A Medida Provisória que amplia o programa Minha Casa Minha Vida foi prorrogada por mais 60 dias. Assinada pelo presidente Luiz Inácio Lula da Silva em 15 de abril de 2026, a MP segue em análise no Congresso. A mudança estende o financiamento de reformas com garantia do FGTS para famílias com renda de até R$ 13 mil.
Antes, o financiamento era destinado a famílias com renda mensal de até R$ 5 mil. Com a alteração, passam a ser atendidas as faixas 3 e 4 do programa, ampliando o acesso a crédito para mais famílias e elevando o valor máximo dos imóveis financiáveis.
Novas faixas de renda e limites de imóveis
- Faixa 3: renda entre R$ 5.000 e R$ 9.600. O teto de imóvel passou de R$ 350 mil para R$ 400 mil.

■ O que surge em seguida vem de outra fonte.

$ cat src/rtl/link_credit_rr_sched.sv
`default_nettype none
// +--------------------------------------------------------------------------+
// | Module   : link_credit_rr_sched                                          |
// | Purpose  : credit-gated round-robin scheduler onto one registered link   |
// |            beat stream, with enable/drain quiesce FSM.                   |
// | Revision : 1.0  initial release                                          |
// +--------------------------------------------------------------------------+
module link_credit_rr_sched #(
  parameter int NUM_REQ            = 4,
  parameter int WIDTH              = 64,
  parameter int CREDIT_MAX         = 32,
  parameter int LG_CREDIT_TO_TOKEN = 3
) (
  input  logic                               clk,
  input  logic                               rst,
  input  logic                               enable_i,
  input  logic [NUM_REQ-1:0]                 req_valid_i,
  input  logic [NUM_REQ*WIDTH-1:0]           req_data_i,
  output logic [NUM_REQ-1:0]                 req_ready_o,
  output logic                               link_valid_o,
  output logic [WIDTH-1:0]                   link_data_o,
  input  logic                               link_ready_i,
  input  logic                               token_i,
  output logic [$clog2(CREDIT_MAX+1)-1:0]    credit_o,
  output logic                               idle_o,
  output logic                               err_o
);

  localparam int                c_cw     = $clog2(CREDIT_MAX+1);
  localparam int                c_pw     = $clog2(NUM_REQ);
  localparam int                c_iw     = c_pw + 1;
  localparam logic [c_pw:0]     c_num    = c_iw'(NUM_REQ);
  localparam logic [c_pw-1:0]   c_last   = c_pw'(NUM_REQ-1);
  localparam logic [31:0]       c_token  = 32'(2**LG_CREDIT_TO_TOKEN);
  localparam logic [31:0]       c_cmax   = 32'(CREDIT_MAX);

  typedef enum logic [1:0] {
    ST_IDLE   = 2'd0,
    ST_ACTIVE = 2'd1,
    ST_DRAIN  = 2'd2
  } state_t;

  state_t             r_state, w_state_nxt;
  logic [c_cw-1:0]    r_credit, w_credit_nxt;
  logic [c_pw-1:0]    r_ptr, w_gidx, w_ptr_nxt;
  logic [c_pw:0]      w_idx;
  logic               r_valid, r_err;
  logic [WIDTH-1:0]   r_data, w_gdata;
  logic               w_found, w_slot_free, w_grant_en, w_grant, w_ovf;
  logic [NUM_REQ-1:0] w_ready;
  logic [31:0]        w_sum;

  assign w_slot_free = !r_valid || link_ready_i;
  assign w_grant_en  = (r_state == ST_ACTIVE) && w_slot_free && (r_credit != '0);
  assign w_grant     = w_grant_en && w_found;

  // Round-robin search beginning at r_ptr, wrapping modulo NUM_REQ.
  always_comb begin
    w_found = 1'b0;
    w_gidx  = '0;
    w_idx   = '0;
    for (int k = 0; k < NUM_REQ; k++) begin
      w_idx = {1'b0, r_ptr} + c_iw'(k);
      if (w_idx >= c_num) w_idx = w_idx - c_num;
      if (!w_found && req_valid_i[w_idx[c_pw-1:0]]) begin
        w_found = 1'b1;
        w_gidx  = w_idx[c_pw-1:0];
      end
    end
  end

  always_comb begin
    w_ready = '0;
    if (w_grant) w_ready[w_gidx] = 1'b1;
  end

  assign w_gdata   = req_data_i[w_gidx*WIDTH +: WIDTH];
  assign w_ptr_nxt = (w_gidx == c_last) ? '0 : w_gidx + 1'b1;

  // Token and grant in the same cycle net out; overflow saturates and flags.
  always_comb begin
    w_sum        = 32'(r_credit) + (token_i ? c_token : 32'd0) - (w_grant ? 32'd1 : 32'd0);
    w_ovf        = 1'b0;
    w_credit_nxt = w_sum[c_cw-1:0];
    if (w_sum > c_cmax) begin
      w_ovf        = 1'b1;
      w_credit_nxt = c_cw'(CREDIT_MAX);
    end
  end

  always_comb begin
    w_state_nxt = r_state;
    case (r_state)
      ST_IDLE:   if (enable_i) w_state_nxt = ST_ACTIVE;
      ST_ACTIVE: if (!enable_i) w_state_nxt = ST_DRAIN;
      ST_DRAIN: begin
        if (enable_i)
          w_state_nxt = ST_ACTIVE;
        else if (!r_valid && (r_credit == c_cw'(CREDIT_MAX)))
          w_state_nxt = ST_IDLE;
      end
      default:   w_state_nxt = ST_IDLE;
    endcase
  end

  always_ff @(posedge clk) begin
    if (rst) begin
      r_state  <= ST_IDLE;
      r_credit <= c_cw'(CREDIT_MAX);
      r_valid  <= 1'b0;
      r_data   <= '0;
      r_ptr    <= '0;
      r_err    <= 1'b0;
    end else begin
      r_state  <= w_state_nxt;
      r_credit <= w_credit_nxt;
      if (w_ovf) r_err <= 1'b1;
      if (w_slot_free) begin
        r_valid <= w_grant;
        if (w_grant) r_data <= w_gdata;
      end
      if (w_grant) r_ptr <= w_ptr_nxt;
    end
  end

  assign req_ready_o  = w_ready;
  assign link_valid_o = r_valid;
  assign link_data_o  = r_data;
  assign credit_o     = r_credit;
  assign idle_o       = (r_state == ST_IDLE);
  assign err_o        = r_err;

endmodule
`default_nettype wire
==> src/rtl/sm_tdm_poll_sched.sv <==
// Round-robin TDM endpoint poller: reads each enabled endpoint's size word,
// drains its payload and forwards every word downstream tagged with its endpoint.
module sm_tdm_poll_sched #(
    parameter int NUM_TDM_ENDPOINTS = 4,
    parameter int MAX_LEN = 8,
    parameter int POLL_GAP = 4,
    localparam int ENDP_WIDTH = $clog2(NUM_TDM_ENDPOINTS),
    localparam int MAX_WIDTH = $clog2(MAX_LEN + 1)
) (
    input  logic                  clk,
    input  logic                  rst,
    input  logic                  run,
    input  logic [NUM_TDM_ENDPOINTS-1:0] ep_mask,
    output logic                  rd_req,
    output logic [ENDP_WIDTH-1:0] rd_ep,
    input  logic                  rd_ack,
    input  logic [31:0]           rd_data,
    output logic                  mon_enable,
    output logic [31:0]           mon_data,
    output logic [ENDP_WIDTH-1:0] mon_ep,
    output logic                  pkt_done,
    output logic                  size_err,
    output logic                  busy
);

    localparam int GW = (POLL_GAP > 1) ? $clog2(POLL_GAP) : 1;

    typedef enum logic [2:0] {
        IDLE,
        SELECT,
        SIZE,
        DRAIN,
        GAP
    } state_t;

    state_t                state_q, state_d;
    logic [ENDP_WIDTH-1:0] ptr_q, ptr_d;
    logic [ENDP_WIDTH-1:0] ep_q, ep_d;
    logic [MAX_WIDTH-1:0]  cnt_q, cnt_d;
    logic [GW-1:0]         gap_q, gap_d;
    logic                  hold_q, hold_d;

    logic                  ack;
    logic [MAX_WIDTH-1:0]  size_w;
    logic [ENDP_WIDTH-1:0] sel_ep;
    logic                  sel_hit;
    logic [ENDP_WIDTH-1:0] nxt_ptr;
    logic                  done_visit;

    assign rd_ep   = ep_q;
    assign busy    = (state_q != IDLE);
    assign rd_req  = ((state_q == SIZE) || (state_q == DRAIN)) && !hold_q;
    assign ack     = rd_req && rd_ack;
    assign size_w  = rd_data[MAX_WIDTH-1:0];
    assign nxt_ptr = (ep_q == ENDP_WIDTH'(NUM_TDM_ENDPOINTS - 1)) ?
                     '0 : ep_q + ENDP_WIDTH'(1);

    // Scan downward so the lowest offset from ptr wins.
    always_comb begin
        int j;
        j       = 0;
        sel_ep  = '0;
        sel_hit = 1'b0;
        for (int i = NUM_TDM_ENDPOINTS - 1; i >= 0; i--) begin
            j = int'(ptr_q) + i;
            if (j >= NUM_TDM_ENDPOINTS) begin
                j = j - NUM_TDM_ENDPOINTS;
            end
            if (ep_mask[ENDP_WIDTH'(j)]) begin
                sel_ep  = ENDP_WIDTH'(j);
                sel_hit = 1'b1;
            end
        end
    end

    always_comb begin
        state_d    = state_q;
        ptr_d      = ptr_q;
        ep_d       = ep_q;
        cnt_d      = cnt_q;
        gap_d      = gap_q;
        hold_d     = 1'b0;
        done_visit = 1'b0;
        unique case (state_q)
            IDLE: begin
                if (run && (|ep_mask)) begin
                    state_d = SELECT;
                end
            end
            SELECT: begin
                if (sel_hit) begin
                    ep_d    = sel_ep;
                    state_d = SIZE;
                end else begin
                    state_d = IDLE;
                end
            end
            SIZE: begin
                if (ack) begin
                    cnt_d = size_w;
                    if (size_w == '0) begin
                        done_visit = 1'b1;
                    end else begin
                        state_d = DRAIN;
                        hold_d  = 1'b1;
                    end
                end
            end
            DRAIN: begin
                if (ack) begin
                    cnt_d = cnt_q - MAX_WIDTH'(1);
                    if (cnt_q == MAX_WIDTH'(1)) begin
                        done_visit = 1'b1;
                    end else begin
                        hold_d = 1'b1;
                    end
                end
            end
            GAP: begin
                if (gap_q == GW'(POLL_GAP - 1)) begin
                    state_d = run ? SELECT : IDLE;
                end else begin
                    gap_d = gap_q + GW'(1);
                end
            end
            default: state_d = IDLE;
        endcase
        // A zero gap skips the GAP state and decides run immediately.
        if (done_visit) begin
            ptr_d = nxt_ptr;
            gap_d = '0;
            if (POLL_GAP == 0) begin
                state_d = run ? SELECT : IDLE;
            end else begin
                state_d = GAP;
            end
        end
    end

    always_ff @(posedge clk or posedge rst) begin
        if (rst) begin
            state_q    <= IDLE;
            ptr_q      <= '0;
            ep_q       <= '0;
            cnt_q      <= '0;
            gap_q      <= '0;
            hold_q     <= 1'b0;
            mon_enable <= 1'b0;
            mon_data   <= '0;
            mon_ep     <= '0;
            pkt_done   <= 1'b0;
            size_err   <= 1'b0;
        end else begin
            state_q    <= state_d;
            ptr_q      <= ptr_d;
            ep_q       <= ep_d;
            cnt_q      <= cnt_d;
            gap_q      <= gap_d;
            hold_q     <= hold_d;
            mon_enable <= ack;
            pkt_done   <= ack && (state_q == DRAIN) &&
                          (cnt_q == MAX_WIDTH'(1));
            size_err   <= ack && (state_q == SIZE) &&
                          (size_w > MAX_WIDTH'(MAX_LEN));
            if (ack) begin
                mon_data <= rd_data;
                mon_ep   <= ep_q;
            end
        end
    end

endmodule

- Faixa 4: renda entre R$ 9.600 e R$ 13.000. O teto de imóvel agora pode chegar a R$ 600 mil.
O FGHab garante o pagamento das parcelas em caso de inadimplência, reduzindo o risco para as instituições financeiras e facilitando a oferta de crédito. Os juros variam conforme a renda, com taxas menores para famílias de menor renda.
O acesso ao FGHab não é automático para todos os contratos do Minha Casa Minha Vida. Depende das regras do financiamento e das instituições parceiras. A MP também encerrou a vigência da MP 1.329/2025, que abriu crédito extraordinário de R$ 59,3 milhões para o Ministério responsável.